The vestibular system is a complicated network of passageways and chambers within the inner ear, all of which work together to control equilibrium and balance. Inside there are tubes and sacs that contain different fluids, each of which has a different composition. When you are healthy, and both sides of your vestibular system are functioning properly, both sides send symmetrical impulses to the brain. When someone gets very intoxicated, the alcohol changes the density of the blood and this affects the intricate system of balance. That is when the spinning starts. This is very similar to the condition called vertigo.
There is a common serenade in any emergency room. The coarse snore of the regular alcoholic fills the air. Normally, we just ignore it. But sometimes, too much alcohol actually impedes the breathing process. We fix this easily with a short small rubber tube in the nose, an aptly named nasal trumpet. Alcohol increases snoring by relaxing the muscles that hold the throat open, allowing the soft palate tissue and uvula to flutter more as air passes.
Finally, some good news.
Historically there has been a belief that wine has medicinal properties.
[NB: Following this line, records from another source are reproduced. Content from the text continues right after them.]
==> try-fjord: inputs <==
==> flow/design.v (excerpt) <==
module shuzizhong(
    input wire clk1,         
    input wire reset,        
    input wire ah1,          
    input wire am1,          
    input wire alarm1,       
    input wire en,           
    input wire naozhong,     
    output wire [0:6] shi,       
    output wire [0:6] ge,        
    output wire [0:6] min_shi,   
    output wire [0:6] min_ge,    
    output wire [0:6] sec_shi,   
    output wire [0:6] sec_ge,    
    output wire daodian,     
    output wire audio        
);
    wire tick;               
    wire [7:0] bb, miao1, fen1, shi1, nao_fen, nao_shi, set1;
    wire cout10, cout_miao, cout_fen, ring;
    wire [7:0] y_shi, y_fen, y_miao;
    wire [9:0] out, fen, miao;
    fp10 a(.clk_in(clk1), .reset(reset), .tick(tick));
    reg ah_s, ah, am_s, am, alarm_s, alarm;
    always @(posedge clk1 or posedge reset) begin
        if (reset) begin
            ah_s <= 1; ah <= 1;
            am_s <= 1; am <= 1;
            alarm_s <= 0; alarm <= 0;
        end else if (tick) begin
            ah_s <= ah1; ah <= ah_s;
            am_s <= am1; am <= am_s;
            alarm_s <= alarm1; alarm <= alarm_s;
        end
    end
    wire ah_fall = tick && ah && ~ah_s;
    wire am_fall = tick && am && ~am_s;
    wire alarm_rise = tick && ~alarm && alarm_s;
    miao10 inst16(.clk(clk1), .reset(reset), .tick(tick), .cout(cout10), .qout(bb));
    miao inst20(.qout(miao1), .reset(reset), .clk(clk1), .tick(tick), .cin(cout10),
  ...
export LEC_CHECK = 0
export CAP_MARGIN = 10
export CELL_PAD_IN_SITES_DETAIL_PLACEMENT = 1
export CELL_PAD_IN_SITES_GLOBAL_PLACEMENT = 3
export CORE_ASPECT_RATIO = 0.67
export CORE_MARGIN = 2
export CORE_UTILIZATION = 17
export GPL_ROUTABILITY_DRIVEN = 0
export GPL_TIMING_DRIVEN = 1
export MIN_ROUTING_LAYER = met1
export SLEW_MARGIN = 40
create_clock -name core_clock -period 12.0 [get_ports {clk1}]
run.sh (not shown) runs the stock make flow with config.mk's settings and CLKGATE_MAP_FILE=.
==> try-willow: changes against try-fjord <==
Settings changed: ABC_AREA from default to 1, CAP_MARGIN 10 to 20, CELL_PAD_IN_SITES_DETAIL_PLACEMENT 1 to default, CELL_PAD_IN_SITES_GLOBAL_PLACEMENT 3 to default, CORE_ASPECT_RATIO 0.67 to default, CORE_UTILIZATION 17 to 70, CTS_CLUSTER_DIAMETER from default to 201, GPL_ROUTABILITY_DRIVEN 0 to default, GPL_TIMING_DRIVEN 1 to default, MIN_ROUTING_LAYER met1 to default, SLEW_MARGIN 40 to 20.
==> flow/constraint.sdc (replaced) <==
create_clock -name core_clock -period 10.7 [get_ports {clk1}]
set_input_delay 2.1400 -clock core_clock [delete_from_list [all_inputs] [get_ports {clk1}]]
set_output_delay 2.1400 -clock core_clock [all_outputs]
set_load 0.01 [all_outputs]
==> try-nickel: changes against try-fjord <==
Settings changed: ABC_AREA from default to 1, CAP_MARGIN 10 to 20, CELL_PAD_IN_SITES_DETAIL_PLACEMENT 1 to default, CELL_PAD_IN_SITES_GLOBAL_PLACEMENT 3 to default, CORE_ASPECT_RATIO 0.67 to default, CORE_UTILIZATION 17 to 72, GPL_ROUTABILITY_DRIVEN 0 to default, GPL_TIMING_DRIVEN 1 to default, MIN_ROUTING_LAYER met1 to default, PLACE_DENSITY from default to 0.35, SETUP_SLACK_MARGIN from default to 3.63, SLEW_MARGIN 40 to 20.
==> flow/constraint.sdc (replaced) <==
create_clock -name core_clock -period 12.3 [get_ports {clk1}]
set_input_delay 2.4600 -clock core_clock [delete_from_list [all_inputs] [get_ports {clk1}]]
set_output_delay 2.4600 -clock core_clock [all_outputs]
set_load 0.01 [all_outputs]
==> results <==
	try-willow	try-nickel	try-fjord
Sequential fraction of the synthesis area	25.4%	25.4%	26.2%
Ao+oa area frac	11.5%	11.5%	20.1%
Post-Synth Adder-Cell Area	11.8%	11.8%	12.3%
Clock-pin slew reported for the worst setup and hold paths after clock tree synthesis	0.07 ns	-	0.06 ns
Count of vias placed by the detailed router	17,800	-	14,800
Number of multi-input logic gates	1,660	-	1,549
Sum of met3 wire segment lengths after detailed routing	5660 µm	-	734 µm
Final sum of negative setup slack	-13.58 ns	-	-65.65 ns
Clock power share	34.6%	-	48.5%
Comb area share	53.8%	-	54.1%
Run status	failed layout checks	aborted with a tool error	failed layout checks
Failing step	-	global routing (5_1_grt)	-
Layout check failures	setup timing	-	setup timing
Stage delay of the slowest cell on the critical path	0.44 ns	-	0.47 ns
Startpoint of the lowest-slack register-to-register path	inst5.note_freq[4]	-	inst5.note_freq[4]
Worst hold path depth	1	-	2
End point of the worst hold path	inst16.qout[2]	-	ah
DRC Markers	0	-	0
Largest power group	clock	-	clock
Maximum Capacitance Violations	0	-	0
Critical path class	flop to flop	-	flop to flop
Die span in y	152 µm	150 µm	247 µm
Cell area reported after detailed placement	17,600 µm²	17,000 µm²	19,200 µm²
Nets@finish	2,754	-	2,372

==> 10-11 <==
Starting RTL as in the previous note.
clock: 25.0 ns
lec_check: 0
abc_area: 1
cap_margin: 35
cell_pad_in_sites_detail_placement: 1
core_margin: 9
core_utilization: 40
cts_cluster_size: 18
gpl_routability_driven: 0
hold_slack_margin: 0.12
min_routing_layer: met1
setup_slack_margin: 1.64
slew_margin: 5
tns_end_percent: 40
==> 04-17 (differences from 10-11) <==
Settings changed: CAP_MARGIN 35 to 20, CELL_PAD_IN_SITES_DETAIL_PLACEMENT 1 to default, CORE_MARGIN 9 to 2, CORE_UTILIZATION 40 to 62, CTS_CLUSTER_SIZE 18 to 95, GPL_ROUTABILITY_DRIVEN 0 to default, HOLD_SLACK_MARGIN 0.12 to default, MIN_ROUTING_LAYER met1 to default, SETUP_SLACK_MARGIN 1.64 to default, SLEW_MARGIN 5 to 20, TNS_END_PERCENT 40 to default.
==> flow/constraint.sdc (replaced) <==
create_clock -name core_clock -period 11.2 [get_ports {clk1}]
set_input_delay 2.2400 -clock core_clock [delete_from_list [all_inputs] [get_ports {clk1}]]
set_output_delay 2.2400 -clock core_clock [all_outputs]
set_load 0.01 [all_outputs]
==> comparison table <==
|  | 10-11 | 04-17 |
|---|---|---|
| Result of the run | finished clean | failed layout checks |
| Layout check failures | - | setup timing |
| Worst r2r dst | inst5.counter[7] | inst5.counter[2] |
| Via count of the first global-routing pass | 16000 | 14400 |
| # fillers | 4945 | 1793 |
| Global Route met3 Usage | 0.0262 | 0.0367 |
| Met3 routed wirelength | 1150 um | 2440 um |
| Worst Hold Path EP | inst5.counter[19] | inst16.qout[2] |
| Number of buffers and inverters on the critical path | 11 | 13 |
| GR met1 Demand/Resource | 0.235 | 0.398 |
| Site row count | 71 | 57 |
| Fraction of the core area covered by cells at the end of the flow | 0.452 | 0.779 |
| Slew of the pin with the lowest slew margin | 943 ps | 1060 ps |
| Die x size | 214 um | 162 um |
| Setup slack at placement | 7740 ps | -544 ps |
| Count of TritonRoute iterations in the first routing pass | 5 | 6 |
| Combinational power | 0.246 mW | 0.533 mW |
| Cell count after placement | 2847 | 2717 |
| PostCTS Resize Cnt | 0 | 26 |
| Critical Path Source | naozhong | inst5.note_freq[5] |
| Maximum fanout along the worst path | 40 | 8 |
| Launch instance of the worst register-to-register path | inst5.note_freq[0] | inst5.note_freq[5] |
| First-pass GRT wire length | 75100 um | 65000 um |
| Part of the total power dissipated in the clock network | 0.360 | 0.358 |
| Chip area | 0.0459 mm^2 | 0.0261 mm^2 |

==> run a <==
shuzizhong again, from the RTL that the note above started with.
// shuzizhong
module shuzizhong(
    input wire clk1,         
    input wire reset,        
    input wire ah1,          
    input wire am1,          
    input wire alarm1,       
    input wire en,           
    input wire naozhong,     
    output wire [0:6] shi,       
    output wire [0:6] ge,        
    output wire [0:6] min_shi,   
    output wire [0:6] min_ge,    
    output wire [0:6] sec_shi,   
    output wire [0:6] sec_ge,    
    output wire daodian,     
    output wire audio        
);
clock: 12.3 ns
lec_check: 0
abc_area: 1
cap_margin: 20
core_margin: 2
core_utilization: 65
cts_cluster_diameter: 205
place_density: 0.35
slew_margin: 20
==> inputs of run b, as changes to run a <==
==> flow/config.mk (replaced) <==
export PLATFORM = sky130hd
export DESIGN_NAME = shuzizhong
export DESIGN_NICKNAME = shuzizhong
export VERILOG_FILES = /design/flow/design.v
export SDC_FILE = /design/flow/constraint.sdc
export NUM_CORES = 4
export LEC_CHECK = 0
export CAP_MARGIN = 20
export CORE_MARGIN = 2
export CORE_UTILIZATION = 60
export SLEW_MARGIN = 20
==> flow/constraint.sdc (replaced) <==
create_clock -name core_clock -period 13.2 [get_ports {clk1}]
set_input_delay 2.6400 -clock core_clock [delete_from_list [all_inputs] [get_ports {clk1}]]
set_output_delay 2.6400 -clock core_clock [all_outputs]
set_load 0.01 [all_outputs]
==> inputs of run c, as changes to run a <==
--- a/flow/config.mk
+++ b/flow/config.mk
@@ -8,7 +8,9 @@
 export ABC_AREA = 1
 export CAP_MARGIN = 20
 export CORE_MARGIN = 2
-export CORE_UTILIZATION = 65
-export CTS_CLUSTER_DIAMETER = 205
-export PLACE_DENSITY = 0.35
+export CORE_UTILIZATION = 70
+export CTS_CLUSTER_DIAMETER = 195
+export CTS_CLUSTER_SIZE = 72
+export HOLD_SLACK_MARGIN = 0.29
+export SETUP_SLACK_MARGIN = 2.41
 export SLEW_MARGIN = 20
==> flow/constraint.sdc (replaced) <==
create_clock -name core_clock -period 10.7 [get_ports {clk1}]
set_input_delay 2.1400 -clock core_clock [delete_from_list [all_inputs] [get_ports {clk1}]]
set_output_delay 2.1400 -clock core_clock [all_outputs]
set_load 0.01 [all_outputs]
==> results <==
- Run b completed and failed the layout checks on setup timing. Run a went through all stages and came out clean. Run c stopped in global routing (5_1_grt) (GRT-0116).
- Between run b and run a, the lower clock power is in run b (gap 4.5%, measured against run a).
- Combinational power: run b is lower than run a (92%).
- Of run b and run a, run a has the higher final cell count (gap 11%, measured against run a).
- In run a the via count is higher than in run b, by about 3.3%.
==> figures <==
Result of the run: run b finished with violations; run c did not finish; run a no timing/DRC/antenna violations
Last stage reached: run b -; run c global routing (5_1_grt); run a -
Violated checks: run b setup timing; run c -; run a -
Origin of the worst min-delay path: run b ah_s; run c -; run a inst16.qout[2]
Net count reported at finish: run b 2,273; run c -; run a 2,591
FMAX: run b 71.78 MHz; run c -; run a 84.15 MHz
Stages on worst setup path: run b 80; run c -; run a 92
Number of cells on the worst hold path: run b 2; run c -; run a 1
Core area: run b 0.02439 mm2; run c 0.02169 mm2; run a 0.02333 mm2
Setup-failing EPs final: run b 33; run c -; run a 0
Vias post-DR: run b 14,660; run c -; run a 15,150
Final Hold Fails: run b 0; run c -; run a 0
Power is estimated from default activity; no workload was simulated.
Hippocrates and Thomas Jefferson both considered wine an important part of their health regimens. Louis Pasteur, the famous French biologist, said, “Wine is the most healthful and hygienic of beverages.”
There now is an enormous amount of research about what has been called “the French Paradox,” that despite a diet rich in fats there is a lower-than-expected prevalence of cardiovascular disease among the Gauls.
Scientific studies have linked this surprising fact to the moderate consumption of alcohol, specifically red wine. Red wine has also been linked to a reduced risk of some cancers, atherosclerosis, heart disease, and even the common cold.
So drink a whole bottle tonight. Your bed will spin but you probably won’t have a heart attack.
There are some important medical uses for marijuana, and some of these lead to solid arguments for legalization. However, the use of marijuana for glaucoma does not appear to have any benefit over available medications.
Marijuana does reduce pressure in the eye, but in order to sustain this reduction you would have to smoke about ten to twelve joints a day. Your eye pressure might be lower but you will be too stoned to get anything else accomplished except naked guitar playing, gluttonous pork rind consumption, or deriving profound meaning from Rob Schneider films.
The arrival of the Saint Bernard with the little cask around its neck is a heartwarming image but drinking alcohol to warm yourself or prevent frostbite doesn’t make any medical sense, we’re sorry to report. Alcohol consumption actually can be dangerous in these conditions as it decreases blood circulation and thus can enhance heat loss and impair shivering.
Poor, sad toads. They always seem to take a backseat to the frogs. Frogs get kissed and turn into princes, and toads just get to cause warts. Well, here is some good news for toads. Toads do not cause warts. Toads do, however, produce a protective substance in the parotid gland behind the eyes. This toxin can make animals, such as dogs, very sick and can be irritating to the human eye. But some people go way beyond touching toads and actually lick them in an attempt to get high from a “psychedelic” substance supposedly found on its skin.
The species known as the Bufo toad does have a psychedelic substance on its skin. This substance is similar to serotonin and LSD and can cause hallucinations. Be careful when trying this method because some people have been arrested for toad licking.
Straight from the Department of Psychology at the University of Glasgow, a paper entitled “Alcohol Consumption Increases Attractiveness Ratings of Opposite-Sex Faces: A Possible Third Route to Risky Sex,” thus proving that beer goggles do exist. Feel free to use this paper to excuse your bad behavior.